Size effect of liposomes on centimeter-deep ultrasound-switchable fluorescence imaging and ultrasound-controlled release

Liposomes have been widely used in both medical imaging and drug delivery fields due to their excellent biocompatibility and easy surface modification. Recently our lab reported for the first-time the implementation of temperature-sensitive and indocyanine green (ICG)-encapsulated liposome microparticles for in vivo ultrasound-switchable fluorescence (USF) imaging. A previous study showed that liposome microparticles achieved USF imaging in centimeter-deep tissue.
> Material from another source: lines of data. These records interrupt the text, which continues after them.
===== src/rtl/sdb_debounce.sv =====
// Trigger pulse-width filter counting pixel-clock ticks
`timescale 1ns/1ns
`default_nettype none
module sdb_debounce
	import sdb_pkg::*;
(
	input wire logic i_sys_clk,
	input wire logic i_sys_rst,
	input wire logic i_tick,
	input wire logic i_level,
	input wire logic [DEB_W-1:0] i_width,
	output logic o_level
);

	typedef struct packed {
		logic level;
		logic [DEB_W-1:0] cnt;
	} sdb_deb_st_t;

	sdb_deb_st_t st;
	sdb_deb_st_t next_st;
	logic [DEB_W-1:0] need;

	// A change passes only after holding for the full width
	always_comb
	begin
		next_st = st;
		need = (i_width == '0) ? DEB_ONE : i_width;
		if (i_level == st.level)
			next_st.cnt = '0;
		else if (i_tick)
		begin
			if (st.cnt >= need - DEB_ONE)
			begin
				next_st.level = i_level;
				next_st.cnt = '0;
			end
			else
				next_st.cnt = st.cnt + DEB_ONE;
		end
	end

	always_ff @(posedge i_sys_clk)
	begin
		// Idle pin sits at its pull-up, so no false edge follows reset
		if (i_sys_rst)
			st <= '{level: 1'b1, cnt: '0};
		else
			st <= next_st;
	end

	assign o_level = st.level;

	deb_hold_a: assert property (@(posedge i_sys_clk) disable iff (i_sys_rst)
		$changed(o_level) |-> ($past(i_level) == o_level)
		&& ($past(st.cnt) >= $past(need) - DEB_ONE))
		else $error("filtered level moved before width elapsed");

endmodule : sdb_debounce
`default_nettype wire


===== src/rtl/sdb_strobe_timer.sv =====
// Strobe offset and width timer
`timescale 1ns/1ns
`default_nettype none
module sdb_strobe_timer
	import sdb_pkg::*;
(
	input wire logic i_sys_clk,
	input wire logic i_sys_rst,
	input wire logic i_tick,
	input wire logic i_start,
	input wire logic [CNT_W-1:0] i_delay,
	input wire logic [CNT_W-1:0] i_duration,
	input wire logic [CNT_W-1:0] i_shutter,
	output logic o_strobe
);

	typedef struct packed {
		sdb_stb_state_t state;
		logic [CNT_W-1:0] cnt;
		logic strobe;
	} sdb_stb_st_t;

	sdb_stb_st_t st;
	sdb_stb_st_t next_st;
	logic [CNT_W-1:0] width;

	// Enter the pulse phase; a zero width gives no pulse at all
	function automatic sdb_stb_st_t begin_pulse(logic [CNT_W-1:0] w);
		sdb_stb_st_t r;
		r.state = (w == '0) ? STB_IDLE : STB_PULSE;
		r.cnt = w;
		r.strobe = (w != '0);
		return r;
	endfunction : begin_pulse

	// Zero duration follows the exposure time
	always_comb
	begin
		width = (i_duration == '0) ? i_shutter : i_duration;
		next_st = st;
		if (i_start)
		begin
			if (i_delay == '0)
				next_st = begin_pulse(width);
			else
			begin
				next_st.state = STB_WAIT;
				next_st.cnt = i_delay;
				next_st.strobe = 1'b0;
			end
		end
		else if (i_tick)
		begin
			unique case (st.state)
				STB_IDLE: next_st.strobe = 1'b0;
				STB_WAIT:
				begin
					if (st.cnt == CNT_ONE)
						next_st = begin_pulse(width);
					else
						next_st.cnt = st.cnt - CNT_ONE;
				end
				STB_PULSE:
				begin
					if (st.cnt == CNT_ONE)
					begin
						next_st.state = STB_IDLE;
						next_st.strobe = 1'b0;
					end
					else
						next_st.cnt = st.cnt - CNT_ONE;
				end
				default:
				begin
					next_st.state = STB_IDLE;
					next_st.strobe = 1'b0;
				end
			endcase
		end
	end

	always_ff @(posedge i_sys_clk)
	begin
		if (i_sys_rst)
			st <= '0;
		else
			st <= next_st;
	end

	assign o_strobe = st.strobe;

	stb_prompt_a: assert property (@(posedge i_sys_clk) disable iff (i_sys_rst)
		i_start && (i_delay == '0) && (width != '0) |=> o_strobe)
		else $error("zero-offset strobe did not start next cycle");

endmodule : sdb_strobe_timer
`default_nettype wire


===== src/rtl/sdb_strobe_trigger.sv =====
// Strobe generator, trigger filter and APB registers: top level
//
// What this block does
// - Strobe pulses go only to GPIO pins configured as outputs.
// - Strobe starts after programmed offset from exposure start or trigger.
// - By default every exposure start gives one strobe pulse.
// - Strobe width is programmed; zero width means exposure time.
// - Several strobe-mode pins pulse together.
// - A pattern selects which frames produce a strobe.
// - Filter disabled: trigger pulses under 16 ticks are dropped.
// - Filter enabled: pulses under programmed width are dropped.
// - Programmed filtering applies only to pins in input mode.
// - Filtering applies in every trigger mode but skip frames.
// - Filtering delays the trigger by the filter width.
// - Strobe-mode pin pulses at fixed delay from integration or trigger.
// - Input-mode pins accept external trigger signals.
// - Skip frames mode triggers internally every N frame periods.
//
// Local design decisions: the APB interface to the registers and the register addresses.
`timescale 1ns/1ns
`default_nettype none
module sdb_strobe_trigger
	import sdb_pkg::*;
#(
	parameter int PIX_DIV = 1,
	parameter logic [CNT_W-1:0] FRAME_TICKS = 24'h00_c350,
	parameter logic [CNT_W-1:0] SHUTTER_TICKS = 24'h00_2710
)
(
	input wire logic i_sys_clk,
	input wire logic i_sys_rst,
	input wire sdb_apb_req_t i_apb,
	output logic [31:0] o_prdata,
	output logic o_pready,
	output logic o_pslverr,
	input wire logic [GPIO_N-1:0] i_gpio_in,
	output logic [GPIO_N-1:0] o_gpio_out,
	output logic [GPIO_N-1:0] o_gpio_oe,
	output logic o_exposing
);

	// ----------------------------------------------------------------
	// State
	// ----------------------------------------------------------------
	typedef struct packed {
		logic [GPIO_N-1:0] sync1;
		logic [GPIO_N-1:0] sync2;
		logic [GPIO_N-1:0] sync3;
		logic [GPIO_N-1:0] pin_level;
		logic trig_on;
		logic trig_pol;
		logic deb_en;
		logic [SRC_W-1:0] trig_src;
		logic [3:0] trig_mode;
		logic [GPIO_N-1:0][1:0] gpio_mode;
		logic [GPIO_N-1:0] gpio_data;
		logic [CNT_W-1:0] stb_delay;
		logic [CNT_W-1:0] stb_dur;
		logic [CNT_W-1:0] shutter;
		logic [CNT_W-1:0] frame_period;
		logic [DEB_W-1:0] deb_width;
		logic [PAT_N-1:0] pat_mask;
		logic [PIDX_W-1:0] pat_last;
		logic [SKIP_W-1:0] skip_n;
		logic [15:0] div_cnt;
		logic [CNT_W-1:0] frame_cnt;
		logic [CNT_W-1:0] exp_cnt;
		logic exposing;
		logic [SKIP_W-1:0] skip_cnt;
		logic [PIDX_W-1:0] pat_idx;
		logic trig_prev;
		logic [15:0] trig_count;
		logic [31:0] prdata;
		logic pready;
		logic pslverr;
		logic [GPIO_N-1:0] gpio_out;
		logic [GPIO_N-1:0] gpio_oe;
	} sdb_top_st_t;

	localparam sdb_top_st_t ST_RST = '{
		sync1: '1,
		sync2: '1,
		sync3: '1,
		pin_level: '1,
		pat_mask: RST_PAT_MASK,
		frame_period: FRAME_TICKS,
		shutter: SHUTTER_TICKS,
		deb_width: DEB_DEFAULT,
		skip_n: SKIP_ONE,
		default: '0
	};
	localparam logic [15:0] DIV_LAST = 16'(PIX_DIV - 1);

	sdb_top_st_t st;
	sdb_top_st_t next_st;

	logic tick;
	logic access;
	logic [1:0] src_mode;
	logic src_ok;
	logic [DEB_W-1:0] deb_need;
	logic deb_level;
	logic trig_act;
	logic trig_edge;
	logic frame_pulse;
	logic exp_start;
	logic stb_fire;
	logic stb_start;
	logic strobe;

	// ----------------------------------------------------------------
	// Submodules
	// ----------------------------------------------------------------
	sdb_debounce u_debounce (
		.i_sys_clk(i_sys_clk),
		.i_sys_rst(i_sys_rst),
		.i_tick(tick),
		.i_level(st.pin_level[st.trig_src]),
		.i_width(deb_need),
		.o_level(deb_level)
	);

	sdb_strobe_timer u_strobe (
		.i_sys_clk(i_sys_clk),
		.i_sys_rst(i_sys_rst),
		.i_tick(tick),
		.i_start(stb_start),
		.i_delay(st.stb_delay),
		.i_duration(st.stb_dur),
		.i_shutter(st.shutter),
		.o_strobe(strobe)
	);

	// ----------------------------------------------------------------
	// Trigger path and frame timing
	// ----------------------------------------------------------------

	// Pixel tick and trigger qualification
	always_comb
	begin
		tick = (st.div_cnt == '0);
		src_mode = st.gpio_mode[st.trig_src];
		src_ok = (src_mode == GPIO_IN) || (src_mode == GPIO_TRIG);
		// Programmed width only on an input-mode pin; else the fixed 16
		if (st.deb_en && (src_mode == GPIO_IN))
			deb_need = st.deb_width;
		else
			deb_need = DEB_DEFAULT;
		trig_act = src_ok && (deb_level == st.trig_pol);
		trig_edge = trig_act && !st.trig_prev;
		frame_pulse = tick && (st.frame_cnt >= st.frame_period - CNT_ONE);
	end

	// Exposure start source per trigger mode
	always_comb
	begin
		if (!st.trig_on)
			exp_start = frame_pulse; // free running
		else if (st.trig_mode == TRIG_SKIP)
			exp_start = frame_pulse && (st.skip_cnt == '0);
		else
			exp_start = trig_edge && !st.exposing;
		stb_fire = st.pat_mask[st.pat_idx];
		stb_start = exp_start && stb_fire;
	end

	// ----------------------------------------------------------------
	// Next state
	// ----------------------------------------------------------------
	always_comb
	begin
		next_st = st;
		access = i_apb.psel && i_apb.penable;

		// Pin synchroniser: accept a change once stages two and three agree
		next_st.sync1 = i_gpio_in;
		next_st.sync2 = st.sync1;
		next_st.sync3 = st.sync2;
		next_st.pin_level = (st.sync2 & st.sync3)
			| (st.pin_level & (st.sync2 | st.sync3));

		// Pixel-clock divider
		next_st.div_cnt = (st.div_cnt >= DIV_LAST) ? '0
			: st.div_cnt + 16'h0001;

		// Frame timer runs free; it also paces skip frames
		if (tick)
			next_st.frame_cnt = frame_pulse ? '0 : st.frame_cnt + CNT_ONE;
		if (frame_pulse && st.trig_on && (st.trig_mode == TRIG_SKIP))
		begin
			if (st.skip_cnt == '0)
				next_st.skip_cnt = (st.skip_n == '0) ? '0
					: st.skip_n - SKIP_ONE;
			else
				next_st.skip_cnt = st.skip_cnt - SKIP_ONE;
		end

		// Trigger edge history; counts external trigger edges, including those dropped during exposure
		next_st.trig_prev = trig_act;
		if (trig_edge && st.trig_on && (st.trig_mode != TRIG_SKIP))
			next_st.trig_count = st.trig_count + 16'h0001;

		// Exposure window; triggers during it are dropped
		if (exp_start)
		begin
			next_st.exposing = (st.shutter != '0);
			next_st.exp_cnt = st.shutter;
			next_st.pat_idx = (st.pat_idx >= st.pat_last) ? '0
				: st.pat_idx + PIDX_ONE;
		end
		else if (tick && st.exposing)
		begin
			if (st.exp_cnt == CNT_ONE)
				next_st.exposing = 1'b0;
			next_st.exp_cnt = st.exp_cnt - CNT_ONE;
		end

		// Pin drivers: strobe reaches every strobe-mode pin at once
		for (int i = 0; i < GPIO_N; i++)
		begin
			next_st.gpio_out[i] = 1'b0;
			next_st.gpio_oe[i] = 1'b0;
			if (st.gpio_mode[i] == GPIO_OUT)
			begin
				next_st.gpio_out[i] = st.gpio_data[i];
				next_st.gpio_oe[i] = 1'b1;
			end
			else if (st.gpio_mode[i] == GPIO_STROBE)
			begin
				next_st.gpio_out[i] = strobe;
				next_st.gpio_oe[i] = 1'b1;
			end
		end

		// APB: one wait state, then a single-cycle answer
		next_st.pready = access && !st.pready;
		next_st.pslverr = 1'b0;
		if (access && !st.pready)
		begin
			next_st.prdata = '0;
			case (i_apb.paddr)
				REG_CTRL: next_st.prdata = {20'h0_0000, st.trig_mode,
					2'b00, st.trig_src, 1'b0, st.deb_en, st.trig_pol,
					st.trig_on};
				REG_GPIO_MODE: next_st.prdata = 32'(st.gpio_mode);
				REG_GPIO_DATA: next_st.prdata = 32'(st.gpio_data);
				REG_STB_DELAY: next_st.prdata = 32'(st.stb_delay);
				REG_STB_DUR: next_st.prdata = 32'(st.stb_dur);
				REG_SHUTTER: next_st.prdata = 32'(st.shutter);
				REG_FRAME: next_st.prdata = 32'(st.frame_period);
				REG_DEB_WIDTH: next_st.prdata = 32'(st.deb_width);
				REG_PATTERN: next_st.prdata = {12'h000, st.pat_last,
					st.pat_mask};
				REG_SKIP: next_st.prdata = 32'(st.skip_n);
				REG_STATUS:
				begin
					next_st.prdata[ST_EXPOSING] = st.exposing;
					next_st.prdata[ST_STROBE] = strobe;
					next_st.prdata[ST_PINS_LSB +: GPIO_N] = st.pin_level;
					next_st.prdata[ST_PIDX_LSB +: PIDX_W] = st.pat_idx;
					next_st.prdata[ST_TCNT_LSB +: 16] = st.trig_count;
				end
				default: next_st.pslverr = 1'b1;
			endcase
		end

		// Writes land at the edge where the master sees pready
		if (access && st.pready && i_apb.pwrite)
		begin
			case (i_apb.paddr)
				REG_CTRL:
				begin
					next_st.trig_on = i_apb.pwdata[CTRL_TRIG_ON];
					next_st.trig_pol = i_apb.pwdata[CTRL_POL];
					next_st.deb_en = i_apb.pwdata[CTRL_DEB_EN];
					next_st.trig_src = i_apb.pwdata[CTRL_SRC_LSB +: SRC_W];
					next_st.trig_mode = i_apb.pwdata[CTRL_MODE_LSB +: 4];
					next_st.skip_cnt = '0;
				end
				REG_GPIO_MODE: next_st.gpio_mode = i_apb.pwdata[2*GPIO_N-1:0];
				REG_GPIO_DATA: next_st.gpio_data = i_apb.pwdata[GPIO_N-1:0];
				REG_STB_DELAY: next_st.stb_delay = i_apb.pwdata[CNT_W-1:0];
				REG_STB_DUR: next_st.stb_dur = i_apb.pwdata[CNT_W-1:0];
				REG_SHUTTER: next_st.shutter = i_apb.pwdata[CNT_W-1:0];
				REG_FRAME: next_st.frame_period = i_apb.pwdata[CNT_W-1:0];
				REG_DEB_WIDTH: next_st.deb_width = i_apb.pwdata[DEB_W-1:0];
				REG_PATTERN:
				begin
					next_st.pat_mask = i_apb.pwdata[PAT_N-1:0];
					next_st.pat_last = i_apb.pwdata[PAT_LAST_LSB +: PIDX_W];
					next_st.pat_idx = '0;
				end
				REG_SKIP: next_st.skip_n = i_apb.pwdata[SKIP_W-1:0];
				default: ;
			endcase
		end
	end

	// ----------------------------------------------------------------
	// Registers and outputs
	// ----------------------------------------------------------------
	always_ff @(posedge i_sys_clk)
	begin
		if (i_sys_rst)
			st <= ST_RST;
		else
			st <= next_st;
	end

	assign o_prdata = st.prdata;
	assign o_pready = st.pready;
	assign o_pslverr = st.pslverr;
	assign o_gpio_out = st.gpio_out;
	assign o_gpio_oe = st.gpio_oe;
	assign o_exposing = st.exposing;

	// ----------------------------------------------------------------
	// Checks
	// ----------------------------------------------------------------
	logic pin0_input;
	logic pins_strobe;
	assign pin0_input = (st.gpio_mode[0] == GPIO_IN);
	assign pins_strobe = (st.gpio_mode[1] == GPIO_STROBE)
		&& (st.gpio_mode[2] == GPIO_STROBE);

	apb_wait_a: assert property (@(posedge i_sys_clk) disable iff (i_sys_rst)
		access && !o_pready |=> o_pready ##1 !o_pready)
		else $error("apb answer not one cycle after wait");

	apb_err_a: assert property (@(posedge i_sys_clk) disable iff (i_sys_rst)
		o_pslverr |-> o_pready)
		else $error("slave error without pready");

	pin_oe_a: assert property (@(posedge i_sys_clk) disable iff (i_sys_rst)
		$past(pin0_input) |-> !o_gpio_oe[0])
		else $error("input-mode pin is driven");

	strobe_pins_a: assert property (@(posedge i_sys_clk) disable iff (i_sys_rst)
		$past(pins_strobe) |-> (o_gpio_out[1] == o_gpio_out[2]))
		else $error("strobe pins differ");

	skip_ignore_a: assert property (@(posedge i_sys_clk) disable iff (i_sys_rst)
		st.trig_on && (st.trig_mode == TRIG_SKIP) && !frame_pulse
		|=> !$rose(st.exposing))
		else $error("skip mode started exposure off frame boundary");

	trig_start_a: assert property (@(posedge i_sys_clk) disable iff (i_sys_rst)
		st.trig_on && (st.trig_mode == TRIG_STD) && trig_edge
		&& !st.exposing && (st.shutter != '0) |=> st.exposing)
		else $error("trigger did not start exposure");

	pat_wrap_a: assert property (@(posedge i_sys_clk) disable iff (i_sys_rst)
		exp_start && (st.pat_idx >= st.pat_last) |=> (st.pat_idx == '0))
		else $error("pattern index failed to wrap");

	pat_gate_a: assert property (@(posedge i_sys_clk) disable iff (i_sys_rst)
		exp_start && !stb_fire && !strobe && (u_strobe.st.state == STB_IDLE)
		|=> !strobe)
		else $error("masked frame produced a strobe");

endmodule : sdb_strobe_trigger
`default_nettype wire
This study aimed to control the size of liposomes at the nanoscale and study the size effect on the USF imaging depth. Also, we explored the feasibility of combining USF imaging with ultrasound-controlled release. Liposomes were synthesized via the hydration method and the size was controlled by an extruding process. Characterization parameters, including fluorescence profile, spectra, size, stability, encapsulation efficiency, and ultrasound-controlled release, were evaluated. USF imaging in blood serum was conducted successfully in a phantom model, and an imaging depth study was conducted at 1.0 cm and 2.5 cm and confirmed that nano-sized liposomes had a stronger USF signal than micron-sized liposomes. Additionally, releasing tests indicated that both ultrasound power and exposure time affected the release efficiency in that increasing the power and extending the exposure time led to higher release efficiency. Above all, this study shows the potential for using liposomes for USF imaging and ultrasound-controlled release. This study achieved ultrasound switchable fluorescence imaging and ultrasound assisted release in vitro with ICG encapsulated liposomes. The size impact on USF imaging and release was studied and provided support for future in vivo applications.